# Work request:
Look through the entries below and extract exactly the lines from the one containing "bit (2 select" through the one containing "Ideal clock, no wire load.", ends included.

::: Exercise data

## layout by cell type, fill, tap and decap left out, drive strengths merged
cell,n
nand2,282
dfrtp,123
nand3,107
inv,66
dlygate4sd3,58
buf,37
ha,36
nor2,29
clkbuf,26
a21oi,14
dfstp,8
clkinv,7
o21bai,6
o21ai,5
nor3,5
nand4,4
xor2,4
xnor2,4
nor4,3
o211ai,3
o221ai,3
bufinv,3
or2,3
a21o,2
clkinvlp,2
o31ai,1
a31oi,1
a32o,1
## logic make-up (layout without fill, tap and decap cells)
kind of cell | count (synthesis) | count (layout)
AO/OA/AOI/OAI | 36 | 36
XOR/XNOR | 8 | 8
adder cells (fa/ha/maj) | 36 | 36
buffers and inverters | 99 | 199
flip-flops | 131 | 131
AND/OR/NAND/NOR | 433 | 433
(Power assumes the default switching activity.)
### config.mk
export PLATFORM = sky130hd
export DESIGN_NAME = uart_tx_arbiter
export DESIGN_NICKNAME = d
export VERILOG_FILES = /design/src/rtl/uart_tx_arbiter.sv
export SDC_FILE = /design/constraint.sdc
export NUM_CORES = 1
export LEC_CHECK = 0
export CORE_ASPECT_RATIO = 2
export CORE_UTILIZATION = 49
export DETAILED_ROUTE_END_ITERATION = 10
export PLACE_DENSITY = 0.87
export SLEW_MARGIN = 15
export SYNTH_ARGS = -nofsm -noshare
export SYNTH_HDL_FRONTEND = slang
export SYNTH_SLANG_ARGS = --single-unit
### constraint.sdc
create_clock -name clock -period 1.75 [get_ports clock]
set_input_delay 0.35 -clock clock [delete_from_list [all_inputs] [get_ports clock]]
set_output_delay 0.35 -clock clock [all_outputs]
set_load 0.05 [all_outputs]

::::::
::: Exercise data

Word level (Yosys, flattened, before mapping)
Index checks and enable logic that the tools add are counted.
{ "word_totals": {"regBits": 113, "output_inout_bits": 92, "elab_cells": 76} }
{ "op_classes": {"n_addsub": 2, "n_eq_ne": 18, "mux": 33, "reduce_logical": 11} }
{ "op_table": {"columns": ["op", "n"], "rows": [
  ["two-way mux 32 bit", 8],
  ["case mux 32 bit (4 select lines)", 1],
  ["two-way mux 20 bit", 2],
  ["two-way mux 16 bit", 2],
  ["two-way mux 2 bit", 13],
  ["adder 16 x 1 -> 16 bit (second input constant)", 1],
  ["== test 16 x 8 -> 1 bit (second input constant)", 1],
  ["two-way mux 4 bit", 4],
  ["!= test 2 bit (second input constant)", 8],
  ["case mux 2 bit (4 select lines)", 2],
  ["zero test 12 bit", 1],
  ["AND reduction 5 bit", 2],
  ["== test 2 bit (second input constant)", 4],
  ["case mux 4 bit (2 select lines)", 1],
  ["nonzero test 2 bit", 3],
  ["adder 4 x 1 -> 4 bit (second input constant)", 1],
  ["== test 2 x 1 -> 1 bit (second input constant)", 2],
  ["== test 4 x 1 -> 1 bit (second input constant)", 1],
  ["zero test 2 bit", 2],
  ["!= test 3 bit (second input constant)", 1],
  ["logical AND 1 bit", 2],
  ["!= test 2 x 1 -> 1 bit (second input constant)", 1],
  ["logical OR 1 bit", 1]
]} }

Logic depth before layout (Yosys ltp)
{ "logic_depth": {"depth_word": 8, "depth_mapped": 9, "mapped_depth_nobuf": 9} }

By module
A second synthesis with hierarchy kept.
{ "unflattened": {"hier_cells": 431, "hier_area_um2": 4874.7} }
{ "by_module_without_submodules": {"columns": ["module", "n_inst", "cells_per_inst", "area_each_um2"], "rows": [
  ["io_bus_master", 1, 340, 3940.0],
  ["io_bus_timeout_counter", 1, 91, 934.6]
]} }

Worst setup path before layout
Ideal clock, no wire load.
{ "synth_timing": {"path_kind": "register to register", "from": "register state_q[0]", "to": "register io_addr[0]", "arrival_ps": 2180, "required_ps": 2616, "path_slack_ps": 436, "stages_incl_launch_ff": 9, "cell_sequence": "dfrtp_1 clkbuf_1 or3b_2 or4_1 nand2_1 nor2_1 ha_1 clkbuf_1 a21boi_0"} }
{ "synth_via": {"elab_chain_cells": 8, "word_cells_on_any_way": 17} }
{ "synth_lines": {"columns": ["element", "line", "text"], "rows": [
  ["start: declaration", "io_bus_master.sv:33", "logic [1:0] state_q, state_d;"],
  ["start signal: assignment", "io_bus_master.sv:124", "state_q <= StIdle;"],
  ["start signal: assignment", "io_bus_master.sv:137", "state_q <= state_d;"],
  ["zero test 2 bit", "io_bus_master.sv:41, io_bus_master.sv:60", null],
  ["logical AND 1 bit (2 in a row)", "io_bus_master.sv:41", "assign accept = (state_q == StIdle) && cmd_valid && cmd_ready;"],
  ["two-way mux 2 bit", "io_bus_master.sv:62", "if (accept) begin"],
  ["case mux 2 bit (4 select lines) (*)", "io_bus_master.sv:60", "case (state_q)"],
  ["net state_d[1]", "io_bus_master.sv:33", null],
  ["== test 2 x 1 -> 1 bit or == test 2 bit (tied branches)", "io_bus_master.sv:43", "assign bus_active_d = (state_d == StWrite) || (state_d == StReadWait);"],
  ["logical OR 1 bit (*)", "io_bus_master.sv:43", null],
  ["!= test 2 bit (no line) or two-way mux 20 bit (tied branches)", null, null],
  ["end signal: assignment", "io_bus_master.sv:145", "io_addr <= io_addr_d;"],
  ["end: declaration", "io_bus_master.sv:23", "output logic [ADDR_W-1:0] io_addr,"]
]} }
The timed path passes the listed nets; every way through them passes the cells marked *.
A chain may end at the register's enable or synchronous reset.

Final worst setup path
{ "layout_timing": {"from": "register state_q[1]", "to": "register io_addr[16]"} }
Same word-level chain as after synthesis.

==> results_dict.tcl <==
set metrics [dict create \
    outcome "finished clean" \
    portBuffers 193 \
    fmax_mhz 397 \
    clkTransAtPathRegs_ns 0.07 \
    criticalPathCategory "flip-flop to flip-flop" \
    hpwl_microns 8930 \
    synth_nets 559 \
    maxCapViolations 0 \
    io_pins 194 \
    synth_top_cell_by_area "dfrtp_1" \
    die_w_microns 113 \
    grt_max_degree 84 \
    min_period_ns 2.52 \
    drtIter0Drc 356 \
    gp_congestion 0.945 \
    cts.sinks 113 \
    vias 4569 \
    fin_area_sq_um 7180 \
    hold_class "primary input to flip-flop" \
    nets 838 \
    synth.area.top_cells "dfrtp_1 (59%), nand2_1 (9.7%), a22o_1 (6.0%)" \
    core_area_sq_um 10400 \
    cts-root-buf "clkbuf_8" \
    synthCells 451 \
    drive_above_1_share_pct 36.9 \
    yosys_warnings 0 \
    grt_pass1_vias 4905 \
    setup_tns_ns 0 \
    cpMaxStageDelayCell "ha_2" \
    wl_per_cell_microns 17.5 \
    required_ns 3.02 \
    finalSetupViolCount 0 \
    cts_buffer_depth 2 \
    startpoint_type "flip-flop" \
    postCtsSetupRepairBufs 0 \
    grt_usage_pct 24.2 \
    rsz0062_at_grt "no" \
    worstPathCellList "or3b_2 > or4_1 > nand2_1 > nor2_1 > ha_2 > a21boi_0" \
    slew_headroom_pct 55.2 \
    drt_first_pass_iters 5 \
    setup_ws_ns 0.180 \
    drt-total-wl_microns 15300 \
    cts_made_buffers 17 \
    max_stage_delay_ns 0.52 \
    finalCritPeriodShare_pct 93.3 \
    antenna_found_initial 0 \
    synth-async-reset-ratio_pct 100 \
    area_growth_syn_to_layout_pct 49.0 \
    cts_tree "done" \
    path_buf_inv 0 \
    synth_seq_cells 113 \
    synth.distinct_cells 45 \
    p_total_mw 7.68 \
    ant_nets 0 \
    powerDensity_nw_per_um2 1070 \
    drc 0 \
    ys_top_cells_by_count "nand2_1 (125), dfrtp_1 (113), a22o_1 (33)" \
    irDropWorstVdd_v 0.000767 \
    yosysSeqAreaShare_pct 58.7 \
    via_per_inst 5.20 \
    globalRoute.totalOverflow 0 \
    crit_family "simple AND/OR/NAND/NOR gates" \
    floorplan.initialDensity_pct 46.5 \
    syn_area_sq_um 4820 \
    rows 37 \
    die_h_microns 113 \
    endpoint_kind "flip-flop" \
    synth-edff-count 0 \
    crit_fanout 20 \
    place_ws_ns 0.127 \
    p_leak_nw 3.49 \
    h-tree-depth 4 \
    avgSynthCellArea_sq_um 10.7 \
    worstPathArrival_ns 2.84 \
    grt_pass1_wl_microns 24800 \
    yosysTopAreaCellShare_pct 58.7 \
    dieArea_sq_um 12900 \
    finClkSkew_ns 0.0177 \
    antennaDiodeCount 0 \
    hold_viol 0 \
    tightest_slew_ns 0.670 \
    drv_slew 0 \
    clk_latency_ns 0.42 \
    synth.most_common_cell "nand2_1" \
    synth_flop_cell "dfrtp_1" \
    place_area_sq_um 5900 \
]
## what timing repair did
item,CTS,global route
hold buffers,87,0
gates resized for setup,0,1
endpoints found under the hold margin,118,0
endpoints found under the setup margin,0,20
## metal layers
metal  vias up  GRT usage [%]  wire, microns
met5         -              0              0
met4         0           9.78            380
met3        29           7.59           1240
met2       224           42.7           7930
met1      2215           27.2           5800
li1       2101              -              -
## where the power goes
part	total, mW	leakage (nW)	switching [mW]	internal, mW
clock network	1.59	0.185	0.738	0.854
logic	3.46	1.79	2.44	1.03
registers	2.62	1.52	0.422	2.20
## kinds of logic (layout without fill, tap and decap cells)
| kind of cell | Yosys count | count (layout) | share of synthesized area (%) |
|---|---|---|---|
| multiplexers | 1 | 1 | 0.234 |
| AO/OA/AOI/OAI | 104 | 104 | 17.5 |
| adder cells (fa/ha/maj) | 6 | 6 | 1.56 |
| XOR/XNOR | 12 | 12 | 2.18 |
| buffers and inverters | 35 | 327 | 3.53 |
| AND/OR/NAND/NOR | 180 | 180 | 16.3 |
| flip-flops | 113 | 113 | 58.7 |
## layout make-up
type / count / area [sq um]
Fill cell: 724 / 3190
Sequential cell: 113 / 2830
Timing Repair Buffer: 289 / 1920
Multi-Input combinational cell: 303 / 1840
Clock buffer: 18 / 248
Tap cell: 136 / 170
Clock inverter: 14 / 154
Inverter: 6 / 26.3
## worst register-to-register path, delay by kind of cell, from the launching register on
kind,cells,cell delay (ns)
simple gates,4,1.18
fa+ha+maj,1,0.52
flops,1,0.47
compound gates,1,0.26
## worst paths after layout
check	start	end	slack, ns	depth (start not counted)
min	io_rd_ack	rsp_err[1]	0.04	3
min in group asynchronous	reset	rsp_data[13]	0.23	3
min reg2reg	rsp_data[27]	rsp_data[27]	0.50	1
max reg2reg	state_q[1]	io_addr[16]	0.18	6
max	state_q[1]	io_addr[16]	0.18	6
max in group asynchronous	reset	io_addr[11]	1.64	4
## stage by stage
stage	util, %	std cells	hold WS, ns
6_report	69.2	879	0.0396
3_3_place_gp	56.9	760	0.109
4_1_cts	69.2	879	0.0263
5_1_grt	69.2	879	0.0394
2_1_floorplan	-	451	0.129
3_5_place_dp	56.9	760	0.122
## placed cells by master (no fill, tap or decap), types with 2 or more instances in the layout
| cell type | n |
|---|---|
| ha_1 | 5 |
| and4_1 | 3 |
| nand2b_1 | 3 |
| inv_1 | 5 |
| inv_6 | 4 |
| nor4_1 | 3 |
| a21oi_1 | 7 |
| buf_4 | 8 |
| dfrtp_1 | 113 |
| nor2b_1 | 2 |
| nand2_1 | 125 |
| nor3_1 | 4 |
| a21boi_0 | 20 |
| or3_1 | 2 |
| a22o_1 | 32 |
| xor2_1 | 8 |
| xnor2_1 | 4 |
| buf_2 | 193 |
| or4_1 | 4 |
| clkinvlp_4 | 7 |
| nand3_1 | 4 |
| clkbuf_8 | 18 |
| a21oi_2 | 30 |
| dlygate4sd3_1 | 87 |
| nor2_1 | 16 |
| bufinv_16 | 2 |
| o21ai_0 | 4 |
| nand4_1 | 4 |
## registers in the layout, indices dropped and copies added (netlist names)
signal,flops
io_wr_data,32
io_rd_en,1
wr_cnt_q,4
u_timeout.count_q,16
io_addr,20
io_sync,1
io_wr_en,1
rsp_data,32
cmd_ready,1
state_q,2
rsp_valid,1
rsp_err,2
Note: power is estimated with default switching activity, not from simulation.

::::::

# Answer box:
  ["case mux 4 bit (2 select lines)", 1],
  ["nonzero test 2 bit", 3],
  ["adder 4 x 1 -> 4 bit (second input constant)", 1],
  ["== test 2 x 1 -> 1 bit (second input constant)", 2],
  ["== test 4 x 1 -> 1 bit (second input constant)", 1],
  ["zero test 2 bit", 2],
  ["!= test 3 bit (second input constant)", 1],
  ["logical AND 1 bit", 2],
  ["!= test 2 x 1 -> 1 bit (second input constant)", 1],
  ["logical OR 1 bit", 1]
]} }

Logic depth before layout (Yosys ltp)
{ "logic_depth": {"depth_word": 8, "depth_mapped": 9, "mapped_depth_nobuf": 9} }

By module
A second synthesis with hierarchy kept.
{ "unflattened": {"hier_cells": 431, "hier_area_um2": 4874.7} }
{ "by_module_without_submodules": {"columns": ["module", "n_inst", "cells_per_inst", "area_each_um2"], "rows": [
  ["io_bus_master", 1, 340, 3940.0],
  ["io_bus_timeout_counter", 1, 91, 934.6]
]} }

Worst setup path before layout
Ideal clock, no wire load.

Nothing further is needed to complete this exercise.